WHAT IS REQUIRED: Starting with the line containing "growth at 30.6%" and going on through the line containing "[per-stage QoR]", return the lines of the data below exactly, and only those.

Dataset entries:
**config.mk**
```make
export PLATFORM = sky130hd
export DESIGN_NAME = channel_pixel_writer_flat
export DESIGN_NICKNAME = d
export VERILOG_FILES = /design/src/rtl/image_pkg.sv /design/src/rtl/channel_pixel_writer_if.sv /design/src/rtl/pixel_pack8.sv /design/src/rtl/channel_pixel_writer.sv /design/src/flat_wrapper.sv
export SDC_FILE = /design/constraint.sdc
export NUM_CORES = 1
export LEC_CHECK = 0
export CAP_MARGIN = 25
export CORE_ASPECT_RATIO = 1.75
export CORE_MARGIN = 2
export CORE_UTILIZATION = 46
export DETAILED_ROUTE_END_ITERATION = 10
export PLACE_DENSITY = 0.75
export SLEW_MARGIN = 20
export SYNTH_ARGS = -nofsm -noshare
export SYNTH_HDL_FRONTEND = slang
export SYNTH_SLANG_ARGS = --single-unit
```
**constraint.sdc**
```tcl
create_clock -name clk_FPGA -period 2.23 [get_ports clk_FPGA]
set_input_delay 0.446 -clock clk_FPGA [delete_from_list [all_inputs] [get_ports clk_FPGA]]
set_output_delay 0.446 -clock clk_FPGA [all_outputs]
set_load 0.05 [all_outputs]
```
**src/rtl/image_pkg.sv**
```systemverilog
// Shared definitions for the image memory fill and display paths.
//
// Contents:
//   channel_t          colour channel select (RED, GREEN, BLUE; 2'b11 is invalid)
//   writer_state_t     channel_pixel_writer FSM states
//   *_REGION_BASE      word address of each channel's region in the image memory
//   WORDS_PER_CHANNEL  64-bit words holding one 256x256 channel
package image_pkg;

    localparam int IMG_W_DEFAULT     = 256;
    localparam int IMG_H_DEFAULT     = 256;
    localparam int MEM_ADDR_W        = 16;
    localparam int PIX_PER_WORD      = 8;
    localparam int WORDS_PER_CHANNEL = IMG_W_DEFAULT * IMG_H_DEFAULT / PIX_PER_WORD;

    localparam int RED_REGION_BASE   = 24576;
    localparam int GREEN_REGION_BASE = 32768;
    localparam int BLUE_REGION_BASE  = 40960;

    typedef enum logic [1:0] {
        RED   = 2'd0,
        GREEN = 2'd1,
        BLUE  = 2'd2
    } channel_t;

    typedef enum logic [1:0] {
        IDLE  = 2'd0,
        FILL  = 2'd1,
        WRITE = 2'd2,
        DONE  = 2'd3
    } writer_state_t;

endpackage

```
**src/rtl/channel_pixel_writer_if.sv**
```systemverilog
// Pixel stream in and memory port A out of channel_pixel_writer.
//
// Signals:
//   pix_in/pix_valid/pix_ready  8-bit ready/valid pixel stream
//   addressA/dataA/wrenA        word write port into the image memory
// Modports:
//   master  producer / memory side (drives pixels, observes writes)
//   slave   the writer
interface channel_pixel_writer_if
    import image_pkg::*;
#(
    parameter int ADDR_W = MEM_ADDR_W
) ();

    logic [7:0]        pix_in;
    logic              pix_valid;
    logic              pix_ready;
    logic [ADDR_W-1:0] addressA;
    logic [63:0]       dataA;
    logic              wrenA;

    modport master (
        output pix_in, pix_valid,
        input  pix_ready, addressA, dataA, wrenA
    );

    modport slave (
        input  pix_in, pix_valid,
        output pix_ready, addressA, dataA, wrenA
    );

endinterface

```
**src/rtl/pixel_pack8.sv**
```systemverilog
// Packs eight 8-bit pixels into one 64-bit word, first pixel in [63:56].
//
// Ports:
//   clk_FPGA   clock
//   rst        synchronous active-high reset
//   clr        drop the partial word and restart the count
//   load       shift din in (ignored once full)
//   din        pixel byte
//   word_next  word as it will be after shifting din in this cycle
//   cnt        pixels held, modulo 8
//   full       eight pixels held
module pixel_pack8
    import image_pkg::*;
(
    input  logic        clk_FPGA,
    input  logic        rst,
    input  logic        clr,
    input  logic        load,
    input  logic [7:0]  din,
    output logic [63:0] word_next,
    output logic [2:0]  cnt,
    output logic        full
);

    logic [63:0] word_q;
    logic [3:0]  cnt_q;

    // The writer needs the word including the 8th pixel on the same edge
    // that accepts it, so the shifted value is exposed combinationally.
    assign word_next = {word_q[55:0], din};
    assign cnt       = cnt_q[2:0];
    assign full      = cnt_q[3];

    always_ff @(posedge clk_FPGA) begin
        if (rst || clr) begin
            word_q <= '0;
            cnt_q  <= '0;
        end else if (load && !full) begin
            word_q <= word_next;
            cnt_q  <= cnt_q + 4'd1;
        end
    end

endmodule

```
**src/rtl/channel_pixel_writer.sv**
```systemverilog
// Fills one colour channel of the shared image memory from a pixel stream.
// Eight pixels are packed per 64-bit word and written to port A at
// region base + word index; a frame is IMG_W*IMG_H/8 words.
//
// Ports:
//   clk_FPGA  clock
//   rst       synchronous active-high reset
//   start     one-cycle frame request (accepted only in IDLE, channel != 2'b11)
//   channel   00 red, 01 green, 10 blue, 11 invalid
//   bus       pixel stream in, memory port A out (slave modport)
//   busy      frame in progress (FILL/WRITE)
//   done      one-cycle pulse after the last word is written
//   checksum  pixel sum of the last frame, 0 when the feature is not built
//
// Build option: CHANNEL_WRITER_CHECKSUM_EN builds the pixel-sum accumulator.
//
// state | meaning
// IDLE  | waiting for a valid start
// FILL  | accepting pixels into the packer
// WRITE | one-cycle write of the packed word
// DONE  | done pulse, then back to IDLE
module channel_pixel_writer
    import image_pkg::*;
#(
    parameter int IMG_W      = IMG_W_DEFAULT,
    parameter int IMG_H      = IMG_H_DEFAULT,
    parameter int ADDR_W     = MEM_ADDR_W,
    parameter int RED_BASE   = RED_REGION_BASE,
    parameter int GREEN_BASE = GREEN_REGION_BASE,
    parameter int BLUE_BASE  = BLUE_REGION_BASE
) (
    input  logic                   clk_FPGA,
    input  logic                   rst,
    input  logic                   start,
    input  logic [1:0]             channel,
    channel_pixel_writer_if.slave  bus,
    output logic                   busy,
    output logic                   done,
    output logic [23:0]            checksum
);

    localparam int WORDS  = IMG_W * IMG_H / PIX_PER_WORD;
    localparam int WIDX_W = $clog2(WORDS);

    writer_state_t     state, next_state;
    logic [ADDR_W-1:0] base_q, base_sel;
    logic [WIDX_W-1:0] word_idx;
    logic              pix_ready_q;
    logic              wren_q;
    logic [ADDR_W-1:0] addr_q;
    logic [63:0]       data_q;

    logic              start_ok;
    logic              pack_load;
    logic              pack_clr;
    logic [63:0]       pack_next;
    logic [2:0]        byte_cnt;
    logic              pack_full;
    logic              last_word;

    assign bus.pix_ready = pix_ready_q;
    assign bus.wrenA     = wren_q;
    assign bus.addressA  = addr_q;
    assign bus.dataA     = data_q;

    assign last_word = (word_idx == WIDX_W'(WORDS - 1));

    always_comb begin
        base_sel = ADDR_W'(RED_BASE);
        case (channel)
            GREEN:   base_sel = ADDR_W'(GREEN_BASE);
            BLUE:    base_sel = ADDR_W'(BLUE_BASE);
            default: base_sel = ADDR_W'(RED_BASE);
        endcase
    end

    pixel_pack8 u_pack (
        .clk_FPGA  (clk_FPGA),
        .rst       (rst),
        .clr       (pack_clr),
        .load      (pack_load),
        .din       (bus.pix_in),
        .word_next (pack_next),
        .cnt       (byte_cnt),
        .full      (pack_full)
    );

    always_comb begin
        next_state = state;
        start_ok   = 1'b0;
        pack_load  = 1'b0;
        pack_clr   = 1'b0;
        case (state)
            IDLE: begin
                if (start && channel != 2'b11) begin
                    start_ok   = 1'b1;
                    pack_clr   = 1'b1;
                    next_state = FILL;
                end
            end
            FILL: begin
                if (bus.pix_valid && pix_ready_q) begin
                    pack_load = 1'b1;
                    if (byte_cnt == 3'd7) begin
                        next_state = WRITE;
                    end
                end
            end
            WRITE: begin
                pack_clr   = pack_full;
                next_state = last_word ? DONE : FILL;
            end
            DONE: begin
                next_state = IDLE;
            end
            default: next_state = IDLE;
        endcase
    end

    // Outputs are registered from next_state so they line up with the state
    // they describe rather than lagging it by a cycle.
    always_ff @(posedge clk_FPGA) begin
        if (rst) begin
            state       <= IDLE;
            base_q      <= '0;
            word_idx    <= '0;
            pix_ready_q <= 1'b0;
            wren_q      <= 1'b0;
            addr_q      <= '0;
            data_q      <= '0;
            busy        <= 1'b0;
            done        <= 1'b0;
        end else begin
            state       <= next_state;
            pix_ready_q <= (next_state == FILL);
            wren_q      <= (next_state == WRITE);
            busy        <= (next_state == FILL) || (next_state == WRITE);
            done        <= (next_state == DONE);
            if (start_ok) begin
                base_q   <= base_sel;
                word_idx <= '0;
            end else if (state == WRITE && next_state == FILL) begin
                word_idx <= word_idx + 1'b1;
            end
            if (next_state == WRITE) begin
                addr_q <= base_q + ADDR_W'(word_idx);
                data_q <= pack_next;
            end
        end
    end

`ifdef CHANNEL_WRITER_CHECKSUM_EN
    logic [23:0] acc;

    always_ff @(posedge clk_FPGA) begin
        if (rst) begin
            acc      <= '0;
            checksum <= '0;
        end else begin
            if (start_ok) begin
                acc <= '0;
            end else if (pack_load) begin
                acc <= acc + {16'd0, bus.pix_in};
            end
            // acc already holds the last pixel by the time WRITE hands over
            if (next_state == DONE) begin
                checksum <= acc;
            end
        end
    end
`else
    assign checksum = '0;
`endif

endmodule

```
**src/flat_wrapper.sv**
```systemverilog
// flat-port wrapper written by rule: the top's interface ports become plain ports
module channel_pixel_writer_flat import image_pkg::*;
#(
    parameter int IMG_W      = IMG_W_DEFAULT,
    parameter int IMG_H      = IMG_H_DEFAULT,
    parameter int ADDR_W     = MEM_ADDR_W,
    parameter int RED_BASE   = RED_REGION_BASE,
    parameter int GREEN_BASE = GREEN_REGION_BASE,
    parameter int BLUE_BASE  = BLUE_REGION_BASE
)
  (clk_FPGA, rst, start, channel, busy, done, checksum, bus_pix_in, bus_pix_valid, bus_pix_ready, bus_addressA, bus_dataA, bus_wrenA);
  channel_pixel_writer_if #(.ADDR_W(ADDR_W)) bus_i ();
  input  logic clk_FPGA;
  input  logic rst;
  input  logic start;
  input  logic [1:0] channel;
  output logic busy;
  output logic done;
  output logic [23:0] checksum;
  input wire logic [$bits(bus_i.pix_in)-1:0] bus_pix_in;
  input wire logic [$bits(bus_i.pix_valid)-1:0] bus_pix_valid;
  output wire logic [$bits(bus_i.pix_ready)-1:0] bus_pix_ready;
  output wire logic [$bits(bus_i.addressA)-1:0] bus_addressA;
  output wire logic [$bits(bus_i.dataA)-1:0] bus_dataA;
  output wire logic [$bits(bus_i.wrenA)-1:0] bus_wrenA;
  assign bus_i.pix_in = bus_pix_in;
  assign bus_i.pix_valid = bus_pix_valid;
  assign bus_pix_ready = bus_i.pix_ready;
  assign bus_addressA = bus_i.addressA;
  assign bus_dataA = bus_i.dataA;
  assign bus_wrenA = bus_i.wrenA;
  channel_pixel_writer #(.IMG_W(IMG_W), .IMG_H(IMG_H), .ADDR_W(ADDR_W), .RED_BASE(RED_BASE), .GREEN_BASE(GREEN_BASE), .BLUE_BASE(BLUE_BASE)) u_core (.clk_FPGA(clk_FPGA), .rst(rst), .start(start), .channel(channel), .bus(bus_i), .busy(busy), .done(done), .checksum(checksum));
endmodule
```
==> impl_results.md <==
* Distinct cells, synth at 33
* Final slew viol count at 0
* Post-synth top area cell: dfxtp_1
* Die area at between 10000 and 15000 sq um
* Hold_buf cts at 0
* DP HPWL at roughly 8.7 mm
* Total power at slightly above 6 mW
* Leading cell type by number of instances after synthesis: dfxtp_1
* Final hold vios at 0
* Largest net degree at the start of global routing at 61
* Min-delay src: rst
* # DRC at 0
* CP Class: register to register
* Final Cycle Share at between 90% and 100%
* Gpl congestion at a little over 0.8
* Reg clk slew, reported paths at ~60 ps
* Total Wirelength at ~13 mm
* Clk sinks at approximately 160
* Rows at 55
* First-pass GRT wire length at approximately 22 mm
* Main synth FF type: dfxtp_1
* Hold depth at 2
* Post-synthesis sequential area ratio at a little over half
* Final setup vio count at 0
* Max-cap violations at 0
* Worst path slowest cell: dfxtp_1
* Max H-tree Level at 4
* Yosys reg bits at roughly 160
* Overflow after GRT at 0
* Post-Syn Instances at 661
* Switching Share at between 20% and 30%
* Die Y-Extent at 156 um
* Share of flip-flops with an asynchronous set or reset at 0%
* CP Max Fanout at 29
* DR pass1 iterations at 6
* Ant diodes at 0
* Initial core utilization at approximately 47%
* Psw at about 1.4 mW
* Initial drt markers at 180
* Logic pwr share at 4.9%
* Synth cell count leaders: dfxtp_1, nand2_1, nor2_1, mux2i_1, a21oi_1
* Fin Setup TNS at 0 ps
* Top cell type's share of synthesized area at between 50% and 60%
* Synthesis-to-layout area growth at 30.6%
* Clk pwr share at a little under half
* Setup crit end kind: register
* Syn_area_per_cell at between 9 and 10 sq um
* Setup crit start kind: register
* CP Data Required Time at 2530 ps
* Max Fclk at between 400 and 500 MHz
* Pleak at around 2.8 nW
* PortBufs at a little under 100
* Most used cell, CP: nor2_1
* Clk_skew at 12.6 ps
* Final Util at about 60%
* Layout cells sized above 1 at 10.2%
* Tmin final at ~2200 ps
* Antenna violations before repair at 0
* Slew headroom at 65.2%
* Worst-Skew Late Latency at approximately 420 ps
* Io pins at around 120
* Antenna Nets Post-Route at 0
* Fill count at 1093
* Core area at 12900 sq um
* Worst Hold End: u_core.bus.dataA[20]
* Layout Nets at 785
* Root Driver: clkbuf_16
* Worst path cell trace: ha_1 -> nand4b_1 -> nor2_1 -> a21oi_2 -> buf_4 -> inv_1 -> ha_4 -> buf_12 -> mux2i_1 -> nor2_1
* Internal Power at 4.69 mW
* Via/cell ratio at just under 5
* Status: complete, no violations
* Total track usage at 18.9%
* Flop pwr share at a little under half
* Cts bufs inserted at 17
* Routed length per instance at about 14 um
* Tightest Pin Transition at between 500 and 600 ps
* Vias in the first global route at 4605
* Max incr delay on CP at about 420 ps
* Area of the mapped netlist at 6110 sq um
* PD cells at about 760 nW/um^2
* Max VDD drop at 565 uV
* FF-to-FF End: u_core.bus.dataA[31]
* Synth Warn # at 0
* Post-synth EDFFs at 0
* Die X at between 90 and 100 um
* CTS tree: built
* Arr. time, crit path at ~2500 ps
* Crit Reg-Reg Startpoint: u_core.word_idx[0]
* Largest cells by area after synthesis: dfxtp_1, mux2i_1, nand2_1
* Tightest Hold Check Type: input port to register
* Via total after detailed routing at approximately 4700
* Longest Clk Path Bufs at 2
* Reg2Reg Setup Slack at about 37 ps
* Register-to-Register Path Depth at 10
[per-stage QoR]
stage | setup WS [ps] | instances | instance area (sq um) | hold WS (ps)
4_1_cts | 17.8 | 942 | 7910 | 431
3_5_place_dp | -492 | 910 | 7290 | 455
6_report | 37.1 | 945 | 7990 | 440
3_3_place_gp | -364 | 910 | 7290 | 445
2_1_floorplan | 67.8 | 684 | 6200 | 436
5_1_grt | -61.0 | 945 | 7990 | 448
[worst max-delay path by stage]
stage | start | endpoint
6_report | u_core.word_idx[0] | u_core.bus.dataA[31]
3_3_place_gp | channel[0] | u_core.word_idx[11]
2_1_floorplan | u_core.bus.pix_ready | u_core.word_idx[12]
5_1_grt | u_core.word_idx[0] | u_core.bus.dataA[31]
4_1_cts | u_core.u_pack.cnt_q[0] | u_core.word_idx[9]
3_5_place_dp | channel[0] | u_core.word_idx[9]
[registers in the layout, summed over array words and instances, names as in the netlist]
register	flops
u_core.base_q	3
u_core.bus.wrenA	1
u_core.word_idx	13
u_core.done	1
u_core.bus.addressA	16
u_core.busy	1
u_core.state	2
u_core.u_pack.cnt_q	4
u_core.bus.dataA	64
u_core.u_pack.word_q	56
u_core.bus.pix_ready	1
[power groups by stage]
| stage | clock network, mW | logic, mW | registers, mW |
|---|---|---|---|
| after detailed placement | 0 | 0.286 | 2.98 |
| final | 2.90 | 0.297 | 2.91 |
| after floorplan | 0 | 0.225 | 2.98 |
| after CTS | 2.93 | 0.289 | 2.91 |
| after global routing | 3.06 | 0.315 | 2.91 |
| after global placement | 0 | 0.283 | 2.98 |
[logic make-up (layout without fill, tap and decap cells)]
kind of cell	after synthesis	after routing	share of synthesized area (%)
AOI/OAI and AO/OA	65	65	5.57
xor gates and xnor gates	12	12	1.72
adders and majority gates	9	9	1.84
buffers and inverters	72	162	6.76
DFF	162	162	53.1
muxes	83	83	13.6
other	1	24	0.0614
and+or+nand+nor	257	257	17.4
[layout make-up]
type	instances	area, sq um	share of cell area [%]
inverters	6	22.5	0.282
repair buffers	125	1270	15.9
clock buffers	18	439	5.50
flip-flops and latches	162	3250	40.7
multi-input cells	450	2640	33.1
clock inverters	13	151	1.90
well taps	171	214	2.68
[per-layer routing]
layer  share of wire (%)  GRT usage (%)  wire [um]  up-vias
met5                   0              0          0        -
met4                 2.2           7.94        297        0
met3                 3.7           4.38        499       21
met2                  51           33.2       6860      116
met1                  43           21.9       5760     2230
li1                    -              -          -     2323
[worst max-delay path: cells and delay by family, from the launching register on]
kind,cells,cell delay [ps]
adder cells (fa/ha/maj),2,440
AO/OA/AOI/OAI,1,110
buffers and inverters,3,470
multiplexers,1,230
AND/OR/NAND/NOR,3,390
flip-flops,1,420
[cells in the final DEF, fill, tap and decap left out, types with 2 or more instances in the layout]
| cell type | Yosys | routed |
|---|---|---|
| inv_1 | 6 | 6 |
| dlymetal6s2s_1 | 0 | 2 |
| nor2b_1 | 5 | 4 |
| nand3_1 | 3 | 2 |
| a211oi_1 | 2 | 2 |
| clkinv_2 | 0 | 2 |
| a21oi_1 | 60 | 59 |
| buf_4 | 24 | 22 |
| dfxtp_1 | 162 | 159 |
| nand2_1 | 124 | 124 |
| ha_4 | 0 | 2 |
| clkinv_4 | 0 | 3 |
| inv_6 | 0 | 5 |
| clkdlybuf4s50_1 | 0 | 94 |
| bufinv_16 | 0 | 2 |
| nor3_1 | 5 | 4 |
| buf_12 | 0 | 7 |
| ha_1 | 9 | 5 |
| dfxtp_2 | 0 | 3 |
| xor2_1 | 2 | 2 |
| mux2i_1 | 82 | 82 |
| conb_1 | 1 | 24 |
| ha_2 | 0 | 2 |
| nor3_4 | 0 | 2 |
| nand4b_1 | 2 | 2 |
| clkbuf_16 | 0 | 17 |
| nand4_1 | 3 | 3 |
| nor2_1 | 105 | 105 |
| xnor2_1 | 10 | 10 |
[what timing repair did]
action	4_1_cts	5_1_grt
setup endpoints to repair	2	87
pin swaps	1	7
resized for setup	5	13
buffers inserted	1	3
No activity file was read; power rests on OpenSTA's default activity.
===== config.mk =====
export PLATFORM = sky130hd
export DESIGN_NAME = bus_gnrtr_arbiter
export DESIGN_NICKNAME = d
export VERILOG_FILES = /design/src/rtl/bus_gnrtr_arbiter.sv
export SDC_FILE = /design/constraint.sdc
export NUM_CORES = 1
export LEC_CHECK = 0
export ABC_AREA = 1
export BUFFER_PORTS_ARGS = -buffer_cell sky130_fd_sc_hd__buf_2
export CAP_MARGIN = 15
export CORE_ASPECT_RATIO = 0.6
export CORE_MARGIN = 5
export CORE_UTILIZATION = 50
export CTS_BUF_LIST = sky130_fd_sc_hd__clkbuf_8
export DETAILED_ROUTE_END_ITERATION = 6
export GPL_TIMING_DRIVEN = 0
export PLACE_DENSITY = 0.95
export SLEW_MARGIN = 40
export SYNTH_ARGS = -nofsm -noshare
export SYNTH_HDL_FRONTEND = slang
export SYNTH_SLANG_ARGS = --single-unit

===== constraint.sdc =====
create_clock -name clk -period 3.6 [get_ports clk]
set_clock_uncertainty 0.1 [all_clocks]
set_input_delay 0.18 -clock clk [delete_from_list [all_inputs] [get_ports clk]]
set_output_delay 0.18 -clock clk [all_outputs]
set_load 0.02 [all_outputs]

WRITTEN REPLY:
* Synthesis-to-layout area growth at 30.6%
* Clk pwr share at a little under half
* Setup crit end kind: register
* Syn_area_per_cell at between 9 and 10 sq um
* Setup crit start kind: register
* CP Data Required Time at 2530 ps
* Max Fclk at between 400 and 500 MHz
* Pleak at around 2.8 nW
* PortBufs at a little under 100
* Most used cell, CP: nor2_1
* Clk_skew at 12.6 ps
* Final Util at about 60%
* Layout cells sized above 1 at 10.2%
* Tmin final at ~2200 ps
* Antenna violations before repair at 0
* Slew headroom at 65.2%
* Worst-Skew Late Latency at approximately 420 ps
* Io pins at around 120
* Antenna Nets Post-Route at 0
* Fill count at 1093
* Core area at 12900 sq um
* Worst Hold End: u_core.bus.dataA[20]
* Layout Nets at 785
* Root Driver: clkbuf_16
* Worst path cell trace: ha_1 -> nand4b_1 -> nor2_1 -> a21oi_2 -> buf_4 -> inv_1 -> ha_4 -> buf_12 -> mux2i_1 -> nor2_1
* Internal Power at 4.69 mW
* Via/cell ratio at just under 5
* Status: complete, no violations
* Total track usage at 18.9%
* Flop pwr share at a little under half
* Cts bufs inserted at 17
* Routed length per instance at about 14 um
* Tightest Pin Transition at between 500 and 600 ps
* Vias in the first global route at 4605
* Max incr delay on CP at about 420 ps
* Area of the mapped netlist at 6110 sq um
* PD cells at about 760 nW/um^2
* Max VDD drop at 565 uV
* FF-to-FF End: u_core.bus.dataA[31]
* Synth Warn # at 0
* Post-synth EDFFs at 0
* Die X at between 90 and 100 um
* CTS tree: built
* Arr. time, crit path at ~2500 ps
* Crit Reg-Reg Startpoint: u_core.word_idx[0]
* Largest cells by area after synthesis: dfxtp_1, mux2i_1, nand2_1
* Tightest Hold Check Type: input port to register
* Via total after detailed routing at approximately 4700
* Longest Clk Path Bufs at 2
* Reg2Reg Setup Slack at about 37 ps
* Register-to-Register Path Depth at 10
[per-stage QoR]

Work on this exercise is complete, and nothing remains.